Imagino que recordaréis la segunda entrega de la saga «Piratas del Caribe» en la que el personaje de Davy Jones le preguntaba a todas sus víctimas: ¿Temes a la muerte?

Más que temerla pienso que la respuesta que todos daríamos sería que ninguno de nosotros desearía morir.

Quizás la única certeza que tenemos en la vida es que vamos a morir.

Hacemos muchas cosas para conjurar a la muerte: tenemos hijos, escribimos libros, creamos obras de arte, etc., etc., etc.

Morir asusta.

Hace poco volví a ver la maravillosa película de Woody Allen, «Hanna y sus hermanas». El personaje que hace Woody Allen, un hipocondríaco obsesionado con la muerte, busca desesperadamente creer en algo para poder sobrellevar la existencia y la angustia que ésta le genera.

Busca en las religiones la respuesta y no la haya. Finalmente acaricia la idea de suicidarse y por un accidente fortuito con su arma se ve cara a cara con la posibilidad de morir. Le asusta tanto esa realidad que sale a la calle y, agotado de tanto andar, se mete a un cine en donde proyectaban una película de los hermanos Marx.

La visión del baile que realizan los Marx, le aleja de sus obsesiones y le lleva a reconciliarse con la vida y comprender que solamente viviéndola y aceptándola, su angustia de estar vivo cesará.

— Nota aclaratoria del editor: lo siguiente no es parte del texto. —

**src/rtl/toggle_activity_monitor_pkg.sv**
```systemverilog
// Shared types and constants for the toggle activity monitor: FSM state
// encoding and bit positions of the observed sub-circuit nets.
package toggle_activity_monitor_pkg;

  typedef enum logic [1:0] {
    ST_IDLE   = 2'd0,
    ST_PRIME  = 2'd1,
    ST_COUNT  = 2'd2,
    ST_REPORT = 2'd3
  } state_e;

  localparam int IDX_N1 = 0;
  localparam int IDX_N2 = 1;
  localparam int IDX_N3 = 2;
  localparam int IDX_N4 = 3;
  localparam int IDX_N8 = 4;

endpackage

```
**src/rtl/toggle_sat_counter.sv**
```systemverilog
// Saturating up-counter with synchronous clear; holds at all-ones instead
// of wrapping so long windows never under-report activity.
module toggle_sat_counter #(
  parameter int CNT_W = 16
) (
  input  logic             clk,
  input  logic             rst_n,
  input  logic             clr,
  input  logic             inc,
  output logic [CNT_W-1:0] cnt
);

  localparam logic [CNT_W-1:0] CNT_MAX = {CNT_W{1'b1}};
  localparam logic [CNT_W-1:0] CNT_ONE = {{(CNT_W-1){1'b0}}, 1'b1};

  logic [CNT_W-1:0] cnt_r;

  // Count register: clear has priority, increments stop at the maximum.
  always_ff @(posedge clk or negedge rst_n) begin
    if (!rst_n) begin
      cnt_r <= {CNT_W{1'b0}};
    end else if (clr) begin
      cnt_r <= {CNT_W{1'b0}};
    end else if (inc && (cnt_r != CNT_MAX)) begin
      cnt_r <= cnt_r + CNT_ONE;
    end
  end

  assign cnt = cnt_r;

endmodule

```
**src/rtl/toggle_activity_monitor.sv**
```systemverilog
// Counts per-net toggles over a window of qualified samples; the first
// sample of a window only primes the previous-value register.
module toggle_activity_monitor
  import toggle_activity_monitor_pkg::*;
#(
  parameter int NETS  = 5,
  parameter int CNT_W = 16,
  parameter int WIN_W = 16
) (
  input  logic                  clk,
  input  logic                  rst_n,
  input  logic                  start,
  input  logic [WIN_W-1:0]      win_len,
  input  logic                  sample_vld,
  input  logic [NETS-1:0]       sample,
  output logic                  busy,
  output logic                  res_valid,
  input  logic                  res_ready,
  output logic [NETS*CNT_W-1:0] res_cnt
);

  localparam logic [WIN_W-1:0] WIN_ZERO = {WIN_W{1'b0}};
  localparam logic [WIN_W-1:0] WIN_ONE  = {{(WIN_W-1){1'b0}}, 1'b1};

  state_e            state_r;
  state_e            state_s;
  logic [NETS-1:0]   prev_r;
  logic [WIN_W-1:0]  remaining_r;
  logic [WIN_W-1:0]  win_len_r;
  logic              busy_r;
  logic              res_valid_r;
  logic              clr_s;
  logic [NETS-1:0]   inc_s;

  // Next-state decode; start is only honoured from IDLE.
  always_comb begin
    state_s = state_r;
    case (state_r)
      ST_IDLE: begin
        if (start) state_s = ST_PRIME;
        else       state_s = ST_IDLE;
      end
      ST_PRIME: begin
        if (sample_vld) begin
          if (win_len_r == WIN_ZERO) state_s = ST_REPORT;
          else                       state_s = ST_COUNT;
        end else begin
          state_s = ST_PRIME;
        end
      end
      ST_COUNT: begin
        if (sample_vld && (remaining_r == WIN_ONE)) state_s = ST_REPORT;
        else                                        state_s = ST_COUNT;
      end
      ST_REPORT: begin
        if (res_ready) state_s = ST_IDLE;
        else           state_s = ST_REPORT;
      end
      default: state_s = ST_IDLE;
    endcase
  end

  // Counter controls: clear on accepted start, increment on toggles in COUNT.
  always_comb begin
    clr_s = 1'b0;
    inc_s = {NETS{1'b0}};
    if (state_r == ST_IDLE) begin
      clr_s = start;
    end else if ((state_r == ST_COUNT) && sample_vld) begin
      inc_s = sample ^ prev_r;
    end else begin
      inc_s = {NETS{1'b0}};
    end
  end

  // State and registered status outputs, decoded from the next state.
  always_ff @(posedge clk or negedge rst_n) begin
    if (!rst_n) begin
      state_r     <= ST_IDLE;
      busy_r      <= 1'b0;
      res_valid_r <= 1'b0;
    end else begin
      state_r     <= state_s;
      busy_r      <= (state_s != ST_IDLE);
      res_valid_r <= (state_s == ST_REPORT);
    end
  end

  // Window bookkeeping: latched length, remaining samples, previous sample.
  always_ff @(posedge clk or negedge rst_n) begin
    if (!rst_n) begin
      win_len_r   <= WIN_ZERO;
      remaining_r <= WIN_ZERO;
      prev_r      <= {NETS{1'b0}};
    end else if (clr_s) begin
      win_len_r   <= win_len;
      remaining_r <= win_len;
      prev_r      <= {NETS{1'b0}};
    end else if ((state_r == ST_PRIME) && sample_vld) begin
      prev_r      <= sample;
    end else if ((state_r == ST_COUNT) && sample_vld) begin
      prev_r      <= sample;
      remaining_r <= remaining_r - WIN_ONE;
    end
  end

  for (genvar i = 0; i < NETS; i++) begin : g_cnt
    toggle_sat_counter #(
      .CNT_W(CNT_W)
    ) u_cnt (
      .clk   (clk),
      .rst_n (rst_n),
      .clr   (clr_s),
      .inc   (inc_s[i]),
      .cnt   (res_cnt[i*CNT_W +: CNT_W])
    );
  end

  assign busy      = busy_r;
  assign res_valid = res_valid_r;

endmodule
```
**config.mk**
```make
export PLATFORM = sky130hd
export DESIGN_NAME = toggle_activity_monitor
export DESIGN_NICKNAME = d
export VERILOG_FILES = /design/src/rtl/toggle_activity_monitor_pkg.sv /design/src/rtl/toggle_sat_counter.sv /design/src/rtl/toggle_activity_monitor.sv
export SDC_FILE = /design/constraint.sdc
export NUM_CORES = 1
export LEC_CHECK = 0
export ABC_AREA = 1
export BUFFER_PORTS_ARGS = -buffer_cell sky130_fd_sc_hd__clkbuf_2
export CAP_MARGIN = 25
export CORE_ASPECT_RATIO = 1.2
export CORE_MARGIN = 3
export CORE_UTILIZATION = 60
export CTS_BUF_LIST = sky130_fd_sc_hd__clkbuf_8
export CTS_CLUSTER_DIAMETER = 60
export DETAILED_ROUTE_END_ITERATION = 10
export PLACE_DENSITY = 0.87
export SLEW_MARGIN = 20
export SYNTH_ARGS = -nofsm -noshare
export SYNTH_HDL_FRONTEND = slang
export SYNTH_SLANG_ARGS = --single-unit
```
**constraint.sdc**
```tcl
create_clock -name clk -period 2.3 [get_ports clk]
set_clock_uncertainty 0.1 [all_clocks]
set_input_delay 0.115 -clock clk [delete_from_list [all_inputs] [get_ports clk]]
set_output_delay 0.115 -clock clk [all_outputs]
set_load 0.02 [all_outputs]
```
==> out/qor.yml <==
clock_network:
  numCtsBuffers: 17
  cts_sinks: 121
  cts_tree: "built"
  cts_root_buffer: "clkbuf_8"
  worstSkewPairLatency_ps: 440
  h-tree-depth: 4
  path_clk_slew_ps: 80
  cts_buffer_depth: 2
  post_cts_buffers: 0
route:
  wire_per_inst_um: 13.6
  totalWireLength_um: 18200
  num_vias: 7193
  drt_iter0_drc: 639
  drtAntennaViolNets: 0
  firstDrtPassIters: 5
  routed_via_density: 5.38
  drcViolationCount: 0
setup_path:
  worst-path-buf-inv: 1
  crit_chain: "ha_1 > inv_1 > nor2_4 > nand2_1 > nor2_1 > nor2_2 > nor2_4 > nand2_1 > o21ai_1"
  start_kind: "flip-flop"
  critPathCaptureType: "flip-flop"
  crit_family: "simple AND/OR/NAND/NOR gates"
  crit_arrival_ps: 2270
  cp.required_ps: 2520
  critPathKind: "reg -> reg"
  critPathMaxStageDelay_ps: 450
  critPathSlowestCell: "nor2_2"
  critPathMaxFanout: 12
min_path:
  min_path_type: "in -> async"
yosys:
  syn_nets: 1065
  syn_avg_cell_area_um2: 7.18
  syn_area_um2: 7410
  syn_inst: 1032
  synth.area.top_cells: "dfrtp_1 41%, nand2_1 19%, nand3_1 7.0%"
  synth.most_common_cell: "nand2_1"
  synthTopCellsByCount: "369 x nand2_1, 121 x dfrtp_1, 112 x nor2_1, 104 x nand3_1, 81 x inv_1"
  yosys.area.top_type: "dfrtp_1"
  synth_warnings: 0
  async_reset_ff_frac: 1.00
  synth_edf_count: 0
  synth.distinct_cells: 34
  synth_top_area_share: 0.409
  ys_seq_area_frac: 0.409
  synth_flop_cell: "dfrtp_1"
  yosys_register_bits: 121
sta:
  timing.final.crit_period_ps: 2050
  fin_crit_sh: 0.892
  slew_headroom: 0.610
  finalSetupTns_ps: 0
  setup_viol: 0
  slew_violations: 0
  rsz0062_at_grt: "false"
  hold_viol: 0
  fmax_ghz: 0.487
  tightest_slew_ps: 585
power_and_ir_drop:
  pwr_density_cell_nw_per_um2: 817
  max-vdd-ir-drop_mv: 0.657
  power_uw: 7080
  p_leak_uw: 0.00437
die:
  die_y_um: 128
  placementRows: 43
  io_pins: 108
  die_area_um2: 13700
  die_w_um: 107
  design.core.area_um2: 11800
  start_util: 0.626
cells_and_area:
  fill_cells: 980
  drive_gt1_frac: 0.165
  seq_area_um2: 3030
  area_delta_synth_final_pct: 17.0
  fin_nets: 1199
  diodes: 0
  multi_input_area_um2: 3870
placement:
  dp_hpwl_um: 12400
  place_congestion: 0.918
  port_buffers: 107
global_routing:
  grt.overflow.total: 0
  grt_max_degree: 53
  grt_pass1_wl_um: 30800
  grt_pass1_vias: 6800
  grtUsageTotal: 0.275
  antenna_found_initial: 0
run:
  drv_cap: 0
run_status:
  status: "complete, no violations"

Desperdiciamos tantos años de nuestra vida combatiendo nuestra angustia vital, cuando podríamos invertir ese tiempo en festejar cada instante en que seguimos vivos.

Como reza el dicho popular: «mientras haya vida, hay esperanza».

Con esta frase quiero decir que mientras sigamos vivos, siempre dispondremos de la posibilidad de abrazar la vida. Una vez muertos, no hay vuelta atrás.

Nos resistimos con tanto ahínco a entregarnos a la vida y a que ésta nos atraviese, que nos perdemos todas aquellas pequeñas cosas que hacen que ésta sea tan maravillosa.

Sí, nos moriremos algún día. Pero, mientras tanto ¿por qué nos cuesta tanto vivir plenamente?

Imagino que dejar que entre sin oponer resistencia nos lleva a perder el control, y, a eso no estamos dispuestos.

Dejar de controlar significa que ya dejo de ser yo quién  dice la última palabra.

Y la realidad es que a la vida no se la puede controlar, como tampoco a la muerte.

Intentamos desesperadamente evitar ambas opciones, o bien, resistiéndonos a la vida, o, negando la muerte.

Una de las formas que adopta la negación, y que representa de manera simbólica  la muerte, es el hecho de envejecer.

Mostrar signos externos de vejez, como por ejemplo tener canas o arrugas, perder el tono muscular, ser flácid@, etc., se combate sistemáticamente.

El empeño que tiene nuestra sociedad en detener el paso del tiempo y no envejecer, es sorprendente.

¿Os habéis fijado en la proliferación de cremas, tratamientos milagrosos, cirugías, etc. que prometen la eterna juventud?

Como si eso fuera posible!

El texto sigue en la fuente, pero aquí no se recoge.